Align local Z axis on click

I have a where i try to change the z axis on click input. My goal is it to click on the cubes side and define the new z axis. In my current version this isnt working yet. If i add in an other object like a sphere and click on it, the y axis will be set to this clicked position (which does work, but it should be the z axis and on click to the cube).

I tried another solution with mesh.lookAt() but this is not what i am looking for since it will rotate in a wrong way.

In Conclusio, i have a cube or maybe a sphere. Now when i click it i want from that pickedPoint pointing up to be the new local z axis. Is there already a function implemented that does this for me or how could I change my solution up for it to be working?

let me ping our geometry master @syntheticmagus

Hi Patrick_Luthi,

I’m not quite sure I understand what you’re trying to set the Z axis to. The logic you have seems to be based heavily on normals, and I don’t have a clear picture in my mind of the intent, but I wouldn’t typically expect normals to be the way you’d want to interact with cubes, which have only 6 normals.

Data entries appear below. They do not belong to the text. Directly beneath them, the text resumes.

### config.mk
export PLATFORM = sky130hd
export DESIGN_NAME = debouncer
export DESIGN_NICKNAME = d
export VERILOG_FILES = /design/src/rtl/debouncer_pkg.sv /design/src/rtl/debouncer_sync_2ff.sv /design/src/rtl/debouncer.sv
export SDC_FILE = /design/constraint.sdc
export NUM_CORES = 1
export LEC_CHECK = 0
export ABC_AREA = 1
export CAP_MARGIN = 20
export CORE_ASPECT_RATIO = 1.5
export CORE_MARGIN = 1.5
export CORE_UTILIZATION = 35
export DETAILED_ROUTE_END_ITERATION = 16
export DONT_BUFFER_PORTS = 1
export PLACE_DENSITY = 0.52
export SLEW_MARGIN = 0
export SYNTH_ARGS = -nofsm -noshare
export SYNTH_HDL_FRONTEND = slang
export SYNTH_HIERARCHICAL = 1
export SYNTH_SLANG_ARGS = --single-unit
export TNS_END_PERCENT = 10
### constraint.sdc
create_clock -name Clock -period 1.95 [get_ports Clock]
set_input_delay 0.4875 -clock Clock [delete_from_list [all_inputs] [get_ports Clock]]
set_output_delay 0.4875 -clock Clock [all_outputs]
set_load 0.005 [all_outputs]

In general, if you have unit vectors that you know you want to be the axes of your space, you can build a rotation matrix directly out of those axes. Probably the easiest way to do this in Babylon would be to use Quaternion.RotationQuaternionFromAxes, though I think you’ve achieved something similar already by combining utility functions for Euler angles and yaw-pitch-roll. If what you’re looking for is just a way to build a rotation from your known axes, I’d recommend you give the above quaternion method a try.

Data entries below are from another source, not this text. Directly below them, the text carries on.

$ cat src/rtl/pipe_pkg.sv
// Shared types and helpers for the pipe_stage_reg inter-stage register.
// NOP payload constant, occupancy encoding and a payload field-slice helper.
package pipe_pkg;

    localparam int FIELD_MAX_W   = 64;
    localparam int PAYLOAD_MAX_W = 4096;

    // An empty stage always presents this payload so no stale data leaks downstream.
    localparam logic [PAYLOAD_MAX_W-1:0] NOP_PAYLOAD = '0;

    typedef enum logic [1:0] {
        OCC_EMPTY = 2'd0,
        OCC_ONE   = 2'd1,
        OCC_TWO   = 2'd2
    } occ_e;

    function automatic logic [FIELD_MAX_W-1:0] field_of(
        input logic [PAYLOAD_MAX_W-1:0] payload,
        input int unsigned              k,
        input int unsigned              data_w
    );
        logic [PAYLOAD_MAX_W-1:0] shifted;
        logic [FIELD_MAX_W-1:0]   res;
        shifted = payload >> (k * data_w);
        res     = '0;
        for (int unsigned i = 0; i < FIELD_MAX_W; i++) begin
            if (i < data_w) res[i] = shifted[i];
        end
        return res;
    endfunction

endpackage

$ cat src/rtl/pipe_stage_reg_if.sv
// Handshake bundle of one pipeline stage boundary: upstream, hazard controls, downstream, status.
// The master modport is the driving side (upstream/hazard unit/downstream), slave is the stage.
interface pipe_stage_reg_if #(
    parameter int DATA_W     = 32,
    parameter int NUM_FIELDS = 3,
    parameter int CNT_W      = 16
);
    localparam int PW = DATA_W * NUM_FIELDS;

    logic             in_valid;
    logic             in_ready;
    logic [PW-1:0]    in_data;
    logic             stall;
    logic             flush;
    logic             out_valid;
    logic             out_ready;
    logic [PW-1:0]    out_data;
    logic [1:0]       occupancy;
    logic [CNT_W-1:0] bubbles;

    modport master (
        output in_valid, in_data, stall, flush, out_ready,
        input  in_ready, out_valid, out_data, occupancy, bubbles
    );

    modport slave (
        input  in_valid, in_data, stall, flush, out_ready,
        output in_ready, out_valid, out_data, occupancy, bubbles
    );

endinterface

$ cat src/rtl/pipe_skid_slot.sv
// One payload+valid register; clear wins over load and always zeroes the payload.
module pipe_skid_slot
    import pipe_pkg::*;
#(
    parameter int PW = 96
) (
    input  logic          clk,
    input  logic          reset,
    input  logic          load,
    input  logic          clear,
    input  logic [PW-1:0] d,
    output logic          valid,
    output logic [PW-1:0] data
);

    logic          valid_q, valid_d;
    logic [PW-1:0] data_q, data_d;

    always_comb begin
        valid_d = valid_q;
        data_d  = data_q;
        if (clear) begin
            valid_d = 1'b0;
            data_d  = NOP_PAYLOAD[PW-1:0];
        end else if (load) begin
            valid_d = 1'b1;
            data_d  = d;
        end
    end

    always_ff @(posedge clk) begin
        if (reset) begin
            valid_q <= 1'b0;
            data_q  <= NOP_PAYLOAD[PW-1:0];
        end else begin
            valid_q <= valid_d;
            data_q  <= data_d;
        end
    end

    assign valid = valid_q;
    assign data  = data_q;

endmodule

$ cat src/rtl/pipe_stage_reg.sv
// Parametrised inter-stage pipeline register with valid/ready, stall, flush and bubble counter.
// Define PIPE_SKID_EN to add a second (skid) entry and a registered in_ready.
module pipe_stage_reg
    import pipe_pkg::*;
#(
    parameter int DATA_W     = 32,
    parameter int NUM_FIELDS = 3,
    parameter int CNT_W      = 16
) (
    input  logic            clk,
    input  logic            reset,
    pipe_stage_reg_if.slave bus
);

    localparam int PW = DATA_W * NUM_FIELDS;

    logic             main_valid, main_load, main_clear;
    logic [PW-1:0]    main_data, main_d;
    logic             in_ready, acc, drn;
    occ_e             occ;
    logic [CNT_W-1:0] bubbles_q, bubbles_d;

    function automatic logic [CNT_W-1:0] sat_inc(input logic [CNT_W-1:0] v);
        return (&v) ? v : v + CNT_W'(1);
    endfunction

    pipe_skid_slot #(.PW(PW)) u_main (
        .clk   (clk),
        .reset (reset),
        .load  (main_load),
        .clear (main_clear),
        .d     (main_d),
        .valid (main_valid),
        .data  (main_data)
    );

`ifdef PIPE_SKID_EN
    logic          skid_valid, skid_load, skid_clear;
    logic [PW-1:0] skid_data;

    pipe_skid_slot #(.PW(PW)) u_skid (
        .clk   (clk),
        .reset (reset),
        .load  (skid_load),
        .clear (skid_clear),
        .d     (bus.in_data),
        .valid (skid_valid),
        .data  (skid_data)
    );

    // Readiness depends only on the skid flop, so out_ready never reaches in_ready.
    always_comb begin
        in_ready   = ~bus.stall & ~bus.flush & ~skid_valid;
        acc        = bus.in_valid & in_ready;
        drn        = main_valid & bus.out_ready;
        main_load  = (acc & (~main_valid | drn)) | (drn & skid_valid);
        main_d     = skid_valid ? skid_data : bus.in_data;
        main_clear = bus.flush | (drn & ~acc & ~skid_valid);
        skid_load  = acc & main_valid & ~drn;
        skid_clear = bus.flush | (drn & skid_valid);
        case ({main_valid, skid_valid})
            2'b11:        occ = OCC_TWO;
            2'b10, 2'b01: occ = OCC_ONE;
            default:      occ = OCC_EMPTY;
        endcase
    end
`else
    always_comb begin
        in_ready   = ~bus.stall & ~bus.flush & (~main_valid | bus.out_ready);
        acc        = bus.in_valid & in_ready;
        drn        = main_valid & bus.out_ready;
        main_load  = acc;
        main_d     = bus.in_data;
        main_clear = bus.flush | (drn & ~acc);
        occ        = main_valid ? OCC_ONE : OCC_EMPTY;
    end
`endif

    // Flush leaves the counter alone; only reset clears it.
    always_comb begin
        bubbles_d = main_valid ? bubbles_q : sat_inc(bubbles_q);
    end

    always_ff @(posedge clk) begin
        if (reset) bubbles_q <= '0;
        else       bubbles_q <= bubbles_d;
    end

    assign bus.in_ready  = in_ready;
    assign bus.out_valid = main_valid;
    assign bus.out_data  = main_data;
    assign bus.occupancy = occ;
    assign bus.bubbles   = bubbles_q;

endmodule

$ cat src/flat_wrapper.sv
// flat-port wrapper written by rule: the top's interface ports become plain ports
module pipe_stage_reg_flat import pipe_pkg::*;
#(
    parameter int DATA_W     = 32,
    parameter int NUM_FIELDS = 3,
    parameter int CNT_W      = 16
)
  (clk, reset, bus_in_valid, bus_in_data, bus_stall, bus_flush, bus_out_ready, bus_in_ready, bus_out_valid, bus_out_data, bus_occupancy, bus_bubbles);
  pipe_stage_reg_if #(.DATA_W(DATA_W), .NUM_FIELDS(NUM_FIELDS), .CNT_W(CNT_W)) bus_i ();
  input  logic clk;
  input  logic reset;
  input wire logic [$bits(bus_i.in_valid)-1:0] bus_in_valid;
  input wire logic [$bits(bus_i.in_data)-1:0] bus_in_data;
  input wire logic [$bits(bus_i.stall)-1:0] bus_stall;
  input wire logic [$bits(bus_i.flush)-1:0] bus_flush;
  input wire logic [$bits(bus_i.out_ready)-1:0] bus_out_ready;
  output wire logic [$bits(bus_i.in_ready)-1:0] bus_in_ready;
  output wire logic [$bits(bus_i.out_valid)-1:0] bus_out_valid;
  output wire logic [$bits(bus_i.out_data)-1:0] bus_out_data;
  output wire logic [$bits(bus_i.occupancy)-1:0] bus_occupancy;
  output wire logic [$bits(bus_i.bubbles)-1:0] bus_bubbles;
  assign bus_i.in_valid = bus_in_valid;
  assign bus_i.in_data = bus_in_data;
  assign bus_i.stall = bus_stall;
  assign bus_i.flush = bus_flush;
  assign bus_i.out_ready = bus_out_ready;
  assign bus_in_ready = bus_i.in_ready;
  assign bus_out_valid = bus_i.out_valid;
  assign bus_out_data = bus_i.out_data;
  assign bus_occupancy = bus_i.occupancy;
  assign bus_bubbles = bus_i.bubbles;
  pipe_stage_reg #(.DATA_W(DATA_W), .NUM_FIELDS(NUM_FIELDS), .CNT_W(CNT_W)) u_core (.clk(clk), .reset(reset), .bus(bus_i));
endmodule
$ cat config.mk
export PLATFORM = sky130hd
export DESIGN_NAME = pipe_stage_reg_flat
export DESIGN_NICKNAME = d
export VERILOG_FILES = /design/src/rtl/pipe_pkg.sv /design/src/rtl/pipe_stage_reg_if.sv /design/src/rtl/pipe_skid_slot.sv /design/src/rtl/pipe_stage_reg.sv /design/src/flat_wrapper.sv
export SDC_FILE = /design/constraint.sdc
export NUM_CORES = 1
export LEC_CHECK = 0
export CAP_MARGIN = 10
export CORE_ASPECT_RATIO = 1.4
export CORE_MARGIN = 8
export CORE_UTILIZATION = 45
export CTS_BUF_LIST = sky130_fd_sc_hd__clkbuf_2
export CTS_CLUSTER_SIZE = 20
export DETAILED_ROUTE_END_ITERATION = 10
export MAX_ROUTING_LAYER = met4
export PLACE_DENSITY_LB_ADDON = 0.05
export SYNTH_ARGS = -nofsm -noshare
export SYNTH_HDL_FRONTEND = slang
export SYNTH_SLANG_ARGS = --single-unit
$ cat constraint.sdc
create_clock -name clk -period 2.6 [get_ports clk]
set_input_delay 0.52 -clock clk [delete_from_list [all_inputs] [get_ports clk]]
set_output_delay 0.52 -clock clk [all_outputs]
set_load 0.01 [all_outputs]
[After elaboration in Yosys (flattened, before gate mapping)]
Cells that the tools add are included.
Word-level totals
  word-level logic and storage cells: 20
  register bits after elaboration: 113
  bits of input ports: 102
Operators by class
  reduce and logical (&&, ||, !) cells: 3
  multiplexer cells: 1
  bitwise operators: 12
  add/subtract/negate cells: 1
Operators with widths (count)
  $add 16x1->16 const B: 1
  $reduce_and 16->1: 1
  $and 1x1->1: 5
  $not 1->1: 5
  $or 1x1->1: 2
  $reduce_and 2->1: 1
  $reduce_or 2->1: 1
  $mux 1: 1

[Logic depth before layout (Yosys ltp)]
  word-level depth: 8
  mapped depth: 7
  gate-level depth less buffers: 5

[By module]
From an unflattened synthesis, not the netlist that was laid out.
Unflattened totals
  cell total of the unflattened synthesis: 415
  area, all modules: 4320.4 sq um
By module, submodules not included
  pipe_skid_slot: sequential area each 1941.9 sq um, instances 1, cells each 314, area an instance 3438.3 sq um
  pipe_stage_reg: sequential area each 320.3 sq um, instances 1, cells each 101, area an instance 882.1 sq um

[Worst setup path before layout]
No wires, ideal clock.
  kind: in2reg
  from: input port bus_flush
  to: register u_core.u_main.data_q[33], in the netlist u_core.u_main.data[33]
  stages on the path: 7
  setup slack: 0.848 ns
  setup time: 0.066 ns
  data required time: 2.534 ns
  path buffers: 3
  arrival time: 1.686 ns
  cell sequence: nor2_1 > nand3_2 > a311o_1 > clkbuf_1 > buf_6 > buf_6 > a21oi_2
Between the ends
  longest elaborated chain between the ends: 8
Ends and longest elaborated chain
  start: declaration: RTL line flat_wrapper.sv:15  | input wire logic [$bits(bus_i.flush)-1:0] bus_flush;
  $not 1->1: RTL line pipe_stage_reg.sv:69  | in_ready = ~bus.stall & ~bus.flush & (~main_valid | bus.out_ready);
  $and 1x1->1 (2 in series): RTL line pipe_stage_reg.sv:69
  $and 1x1->1: RTL line pipe_stage_reg.sv:70  | acc = bus.in_valid & in_ready;
  $not 1->1: RTL line pipe_stage_reg.sv:74  | main_clear = bus.flush | (drn & ~acc);
  $and 1x1->1: RTL line pipe_stage_reg.sv:74
  $or 1x1->1: RTL line pipe_stage_reg.sv:74
  $reduce_or 2->1 (no line)
  end signal: assignment: RTL line pipe_skid_slot.sv:34  | data_q <= NOP_PAYLOAD[PW-1:0];
  end signal: assignment: RTL line pipe_skid_slot.sv:37  | data_q <= data_d;
  end: declaration: RTL line pipe_skid_slot.sv:17  | logic [PW-1:0] data_q, data_d;
Parallel ways exist; a longest one is shown, timed or not.
A chain may end at the register's enable or synchronous reset.

[Worst setup path in the final report]
  from: input port bus_out_ready
  to: output port bus_in_ready
Between the ends
  longest elaborated chain between the ends: 2
Ends and longest elaborated chain
  start: declaration: RTL line flat_wrapper.sv:16  | input wire logic [$bits(bus_i.out_ready)-1:0] bus_out_ready;
  $or 1x1->1: RTL line pipe_stage_reg.sv:69
  $and 1x1->1: RTL line pipe_stage_reg.sv:69
  end: declaration: RTL line flat_wrapper.sv:17  | output wire logic [$bits(bus_i.in_ready)-1:0] bus_in_ready;
No other way between the ends.

==> results.yml <==
status:
  status: "completed"
finish:
  multi_input_area_um2: 1890
  final_common_cell: "clkdlybuf4s50_1"
  final_core_util: 0.717
  antenna_cells: 0
  final_cell_mix: "clkdlybuf4s50_1 (216), nand2_1 (195), dfxtp_1 (112), a21oi_1 (65), a21oi_2 (40)"
  stdcell_count: 844
  ff_latch_area_um2: 2260
  fillers: 756
  nNetsFinal: 825
  final_layout_size_suffix_gt1_frac: 0.119
  final_area_um2: 6740
  area_delta_synth_final_pct: 55.2
pwr:
  p_leak_nw: 2.24
  irDropWorstVdd_mv: 0.394
  p_per_area_nw_per_um2: 461
floorplan:
  die-area_um2: 13100
  core_um2: 9410
  die_y_um: 132
  start_util: 0.462
  core.rowCount: 42
  pin_count: 218
  die_w_um: 99.0
worst_setup_path:
  crit_required_ps: 2080
  cp_max_fo: 4
  path_class: "in -> out"
  start_kind: "input pin"
  cp-startpoint: "bus_out_ready"
  reg2reg_depth: 4
  setup.worst_path.end_class: "output pin"
  r2r_end: "u_core.bus.bubbles[8]"
  r2r_start: "u_core.bus.bubbles[4]"
  rrSetupSlack_ps: 820
  crit_arrival_ps: 1900
  critPathCapture: "bus_in_ready"
yosys:
  ys_seq_area_frac: 0.521
  postSynth.asyncResetShare: 0
  synth_edf_count: 0
  synth.net_count: 621
  yosys.area.top_type_share: 0.521
  synthesis.area_um2: 4340
  ys_ff_latch: 113
  synth_area_per_cell_um2: 8.39
  synth_ff_type: "dfxtp_1"
  yosys.area.top_type: "dfxtp_1"
  ys_top_cells_by_area: "dfxtp_1 (52%), nand2_1 (17%), a21oi_2 (8.1%), a21oi_1 (7.5%), clkbuf_1 (2.2%)"
  synthDistinctLibCells: 44
  yosys_warnings: 0
  syn_inst: 518
sta:
  setup_slack_ps: 179
  fin_setup_tns_ps: 0
  fmax_mhz: 413
  rsz0062_at_grt: "no"
  fin_crit_sh: 0.931
  finalHoldViolCount: 0
  slew_headroom: 0.531
  slew_violations: 0
  max_slew.worst_pin.slew_ps: 698
  setup_violations: 0
  finalClockSkew_ps: 15.2
  layout_min_cycle_time_ps: 2420
place:
  gp_congestion: 0.788
  place_hpwl_um: 9760
  portBuffers: 216
  pre_cts_ws_ps: 169
  place_inst: 813
  place_area_um2: 6560
global_route:
  overflow: 0
  antenna_found_initial: 0
  grt_pass1_vias: 4303
  grt_pass1_wl_um: 21600
  grt_use_total: 0.214
  grt_max_degree: 98
  gr-usage-met3: 0.0988
  top_usage_layer: "met2"
  grt_util_met2: 0.345
  grt.met1_usage: 0.219
routing:
  ant_nets: 0
  routedWlPerCell_um: 16.0
  drc: 0
  dr.pass1.iters: 4
  via_count: 4247
  first_iter_violations: 175
  viasPerCell: 5.03
  wirelength_um: 13500
cts:
  path_clk_slew_ps: 160
  tritoncts: "done"
  cts_sinks: 113
  root_buffer: "clkbuf_2"
  clock_latency_ps: 650
  cts_setup_buffers: 0
  cts_buffers: 17
  hold_buffers: 0
  clk_path_buf_depth: 2
  htree_levels: 4
flow_run:
  maxCapViolCount: 0
min_path:
  hold_path_class: "in -> reg"
Yosys cell counts, types with 2 or more instances:
cell,count
nand3_1,4
buf_6,5
or4_1,2
xor2_1,2
a211oi_1,2
nor2_1,9
nand4_1,2
o31ai_1,5
a21oi_2,40
and4b_1,2
buf_4,2
or3_1,4
clkbuf_1,25
nand2_1,195
nor3_1,5
a21oi_1,65
dfxtp_1,113
inv_1,3
buf_2,4
and3_1,2
o21ai_0,4
sequential cells by signal, summed over array words and instances (netlist names):
| register | flops |
|---|---|
| u_core.bus.bubbles | 16 |
| u_core.u_main.data | 96 |
| u_core.u_main.valid | 1 |
stage by stage:
step	hold WS (ps)	total power, W
after floorplan	480	0.00194
final	394	0.00311
after CTS	343	0.00315
after global placement	441	0.00217
after global routing	303	0.00326
after detailed placement	446	0.00218
power breakdown:
group          internal (W)  switching (W)  total [W]
Clock              0.000349       0.000619   0.000969
Sequential          0.00176      0.0000174    0.00178
Combinational      0.000215       0.000149   0.000365
Total               0.00232       0.000786    0.00311
worst min path at each step:
stage | startpoint | end | slack [ps] | cells past startpoint
3_5_place_dp | u_core.u_main.data[22] | u_core.u_main.data[22] | 450 | 2
5_1_grt | bus_in_data[76] | u_core.u_main.data[76] | 300 | 3
4_1_cts | bus_in_data[14] | u_core.u_main.data[14] | 340 | 3
2_1_floorplan | u_core.u_main.data[73] | u_core.u_main.data[73] | 480 | 2
6_report | bus_in_data[20] | u_core.u_main.data[20] | 390 | 3
3_3_place_gp | u_core.u_main.data[87] | u_core.u_main.data[87] | 440 | 2
critical path: stages:
cell and delay [ps]:
clkdlybuf4s50_1 480, nand2b_1 210, and2_1 160, clkdlybuf4s50_1 530
logic make-up (layout without fill, tap and decap cells):
logic type | after synthesis | count (layout) | share of synthesized area
xor gates and xnor gates | 2 | 2 | 0.00403
AOI/OAI and AO/OA | 121 | 121 | 0.183
adders and majority gates | 1 | 1 | 0.00288
DFF | 113 | 113 | 0.521
and+or+nand+nor | 238 | 238 | 0.237
muxes | 2 | 2 | 0.00490
other | 1 | 1 | 0.000863
buffers and inverters | 40 | 256 | 0.0461
layer usage:
layer | up-vias | share of wire
met5 | - | 0
met3 | 25 | 0.091
met1 | 1928 | 0.40
li1 | 2128 | -
met4 | 0 | 0.028
met2 | 166 | 0.48
what timing repair did:
| item | in CTS | in global routing |
|---|---|---|
| setup endpoints to repair | 0 | 1 |
| resized for setup | 0 | 1 |
| endpoints found under the hold margin | 0 | 0 |
cell type report:
cell class | instances | share of cell area
Sequential cell | 113 | 0.336
Timing Repair Buffer | 222 | 0.335
Multi-Input combinational cell | 365 | 0.281
Tap cell | 110 | 0.0204
Clock buffer | 23 | 0.0171
Clock inverter | 8 | 0.00965
Inverter | 3 | 0.00167
No activity file was read; power rests on OpenSTA's default activity.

If that’s not what you’re looking for (presumably because the axes themselves don’t correctly represent the space you want to rotate to), can you add some more detail about your intended result? Specifically, you mentioned in your question that lookAt(...) produces a rotation that is “wrong”; can you clarify why it’s wrong and what would be right instead?

Thank you for your fast responds… :slight_smile:
I dont think we are on the same page yet. So let me explain in detail…

So this is what we have currently. We have a navigation cube in the bottom left corner and in the center a modell of a building (this can be anything). Now the building is build with multiple meshes and all together display a buidling like you see here.

Our problem is that maybe the building is not straight or a user wants to change the direction of the building (for example the left side is the new front side).
I think the best way to change that is to hit a button which activates the option to change it. The next click (on the building) will determine which is the new front side. That could be also from top from the side or pretty much every possible side.
Before I can change any side to forward I need to get the new rotation angle (or maybe in an other way?). I dont know how to achive that and hopefully you can help me with that…
If we have a solution to get the correct rotation angle there will be a new problem we need to think about. I cant just rotate all the single meshes cause they obviously would mess up the whole modell (merging is no option). Maybe there is a solution for that or if not i can trick it with rotating the navigation cube and simulating everything else (like planes in the building).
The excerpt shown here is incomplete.